*** Dataset records ***

`src/cpu_consts.svh`:
```
`ifndef CPU_CONSTS_SVH
`define CPU_CONSTS_SVH

// data and address width
`define WORD_SIZE 16

// words in the shared memory
`define MEM_DEPTH 256

// opcodes in instruction[15:12]
`define BNE_OP 4'd0
`define BEQ_OP 4'd1
`define BGZ_OP 4'd2
`define BLZ_OP 4'd3
`define ADI_OP 4'd4
`define ORI_OP 4'd5
`define LHI_OP 4'd6
`define LWD_OP 4'd7
`define SWD_OP 4'd8
`define JMP_OP 4'd9
`define JAL_OP 4'd10
`define RTYPE_OP 4'd15

// function codes in instruction[5:0] of R-type
`define FUNC_ADD 6'd0
`define FUNC_SUB 6'd1
`define FUNC_AND 6'd2
`define FUNC_ORR 6'd3
`define FUNC_NOT 6'd4
`define FUNC_TCP 6'd5
`define FUNC_SHL 6'd6
`define FUNC_SHR 6'd7
`define FUNC_JPR 6'd25
`define FUNC_JRL 6'd26
`define FUNC_WWD 6'd28
`define FUNC_HLT 6'd29

// ALU operations share the low bits of the R-type function codes
`define ALU_ADD 4'd0
`define ALU_SUB 4'd1
`define ALU_AND 4'd2
`define ALU_ORR 4'd3
`define ALU_NOT 4'd4
`define ALU_TCP 4'd5
`define ALU_SHL 4'd6
`define ALU_SHR 4'd7
`define ALU_PASSB 4'd8

// JAL and JRL link register
`define LINK_REG 2'd2

`endif

```
`src/cpuPkg.sv`:
```
`include "cpu_consts.svh"

package cpuPkg;

	// one data or address word
	typedef logic [`WORD_SIZE-1:0] word_t;

	// one of the four general registers
	typedef logic [1:0] regIdx_t;

	// instruction fields
	typedef logic [3:0] opcode_t;
	typedef logic [5:0] func_t;

	// ALU operation select
	typedef logic [3:0] aluOp_t;

	// multicycle sequencer states
	typedef enum logic [3:0] {
		IF1,
		IF2,
		IF3,
		ID,
		EX,
		MEM1,
		MEM2,
		WB,
		HALT
	} microState_t;

endpackage

```
`src/sharedMemory.sv`:
```
`include "cpu_consts.svh"

module sharedMemory (
	input logic clk,
	input logic reset_n,
	input cpuPkg::word_t addr,
	input cpuPkg::word_t writeData,
	input logic readM,
	input logic writeM,
	output cpuPkg::word_t readData,
	input logic hostRead,
	input logic hostWrite,
	input cpuPkg::word_t hostAddr,
	input cpuPkg::word_t hostWriteData,
	output cpuPkg::word_t hostReadData,
	output logic memBusy
);
	import cpuPkg::*;

	localparam int INDEX_BITS = $clog2(`MEM_DEPTH);

	word_t mem [0:`MEM_DEPTH-1];
	logic [INDEX_BITS-1:0] cpuIndex;
	logic [INDEX_BITS-1:0] hostIndex;
	logic cpuWrite;

	assign cpuIndex = addr[INDEX_BITS-1:0];
	assign hostIndex = hostAddr[INDEX_BITS-1:0];

	// host has fixed priority and owns every cycle it strobes
	assign memBusy = hostRead || hostWrite;
	assign cpuWrite = writeM && !memBusy;

	// processor read data settles within the cycle and is taken at the next edge
	assign readData = readM ? mem[cpuIndex] : '0;

	always_ff @(posedge clk) begin
		if (hostWrite) begin
			mem[hostIndex] <= hostWriteData;
		end else if (cpuWrite) begin
			mem[cpuIndex] <= writeData;
		end
	end

	// host read data arrives one cycle after hostRead
	always_ff @(posedge clk) begin
		if (hostRead) begin
			hostReadData <= mem[hostIndex];
		end
	end

	// a refused processor write stays pending with the same address and data
	cpuWriteHeld: assert property (@(posedge clk) disable iff (!reset_n)
		writeM && memBusy |=> writeM && $stable(addr) && $stable(writeData));

endmodule

```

*** End of Dataset records ***

• [Directions] Repeat the listing in full so that each line matches exactly.

• [Your solution]
`src/cpu_consts.svh`:
```
`ifndef CPU_CONSTS_SVH
`define CPU_CONSTS_SVH

// data and address width
`define WORD_SIZE 16

// words in the shared memory
`define MEM_DEPTH 256

// opcodes in instruction[15:12]
`define BNE_OP 4'd0
`define BEQ_OP 4'd1
`define BGZ_OP 4'd2
`define BLZ_OP 4'd3
`define ADI_OP 4'd4
`define ORI_OP 4'd5
`define LHI_OP 4'd6
`define LWD_OP 4'd7
`define SWD_OP 4'd8
`define JMP_OP 4'd9
`define JAL_OP 4'd10
`define RTYPE_OP 4'd15

// function codes in instruction[5:0] of R-type
`define FUNC_ADD 6'd0
`define FUNC_SUB 6'd1
`define FUNC_AND 6'd2
`define FUNC_ORR 6'd3
`define FUNC_NOT 6'd4
`define FUNC_TCP 6'd5
`define FUNC_SHL 6'd6
`define FUNC_SHR 6'd7
`define FUNC_JPR 6'd25
`define FUNC_JRL 6'd26
`define FUNC_WWD 6'd28
`define FUNC_HLT 6'd29

// ALU operations share the low bits of the R-type function codes
`define ALU_ADD 4'd0
`define ALU_SUB 4'd1
`define ALU_AND 4'd2
`define ALU_ORR 4'd3
`define ALU_NOT 4'd4
`define ALU_TCP 4'd5
`define ALU_SHL 4'd6
`define ALU_SHR 4'd7
`define ALU_PASSB 4'd8

// JAL and JRL link register
`define LINK_REG 2'd2

`endif

```
`src/cpuPkg.sv`:
```
`include "cpu_consts.svh"

package cpuPkg;

	// one data or address word
	typedef logic [`WORD_SIZE-1:0] word_t;

	// one of the four general registers
	typedef logic [1:0] regIdx_t;

	// instruction fields
	typedef logic [3:0] opcode_t;
	typedef logic [5:0] func_t;

	// ALU operation select
	typedef logic [3:0] aluOp_t;

	// multicycle sequencer states
	typedef enum logic [3:0] {
		IF1,
		IF2,
		IF3,
		ID,
		EX,
		MEM1,
		MEM2,
		WB,
		HALT
	} microState_t;

endpackage

```
`src/sharedMemory.sv`:
```
`include "cpu_consts.svh"

module sharedMemory (
	input logic clk,
	input logic reset_n,
	input cpuPkg::word_t addr,
	input cpuPkg::word_t writeData,
	input logic readM,
	input logic writeM,
	output cpuPkg::word_t readData,
	input logic hostRead,
	input logic hostWrite,
	input cpuPkg::word_t hostAddr,
	input cpuPkg::word_t hostWriteData,
	output cpuPkg::word_t hostReadData,
	output logic memBusy
);
	import cpuPkg::*;

	localparam int INDEX_BITS = $clog2(`MEM_DEPTH);

	word_t mem [0:`MEM_DEPTH-1];
	logic [INDEX_BITS-1:0] cpuIndex;
	logic [INDEX_BITS-1:0] hostIndex;
	logic cpuWrite;

	assign cpuIndex = addr[INDEX_BITS-1:0];
	assign hostIndex = hostAddr[INDEX_BITS-1:0];

	// host has fixed priority and owns every cycle it strobes
	assign memBusy = hostRead || hostWrite;
	assign cpuWrite = writeM && !memBusy;

	// processor read data settles within the cycle and is taken at the next edge
	assign readData = readM ? mem[cpuIndex] : '0;

	always_ff @(posedge clk) begin
		if (hostWrite) begin
			mem[hostIndex] <= hostWriteData;
		end else if (cpuWrite) begin
			mem[cpuIndex] <= writeData;
		end
	end

	// host read data arrives one cycle after hostRead
	always_ff @(posedge clk) begin
		if (hostRead) begin
			hostReadData <= mem[hostIndex];
		end
	end

	// a refused processor write stays pending with the same address and data
	cpuWriteHeld: assert property (@(posedge clk) disable iff (!reset_n)
		writeM && memBusy |=> writeM && $stable(addr) && $stable(writeData));

endmodule

```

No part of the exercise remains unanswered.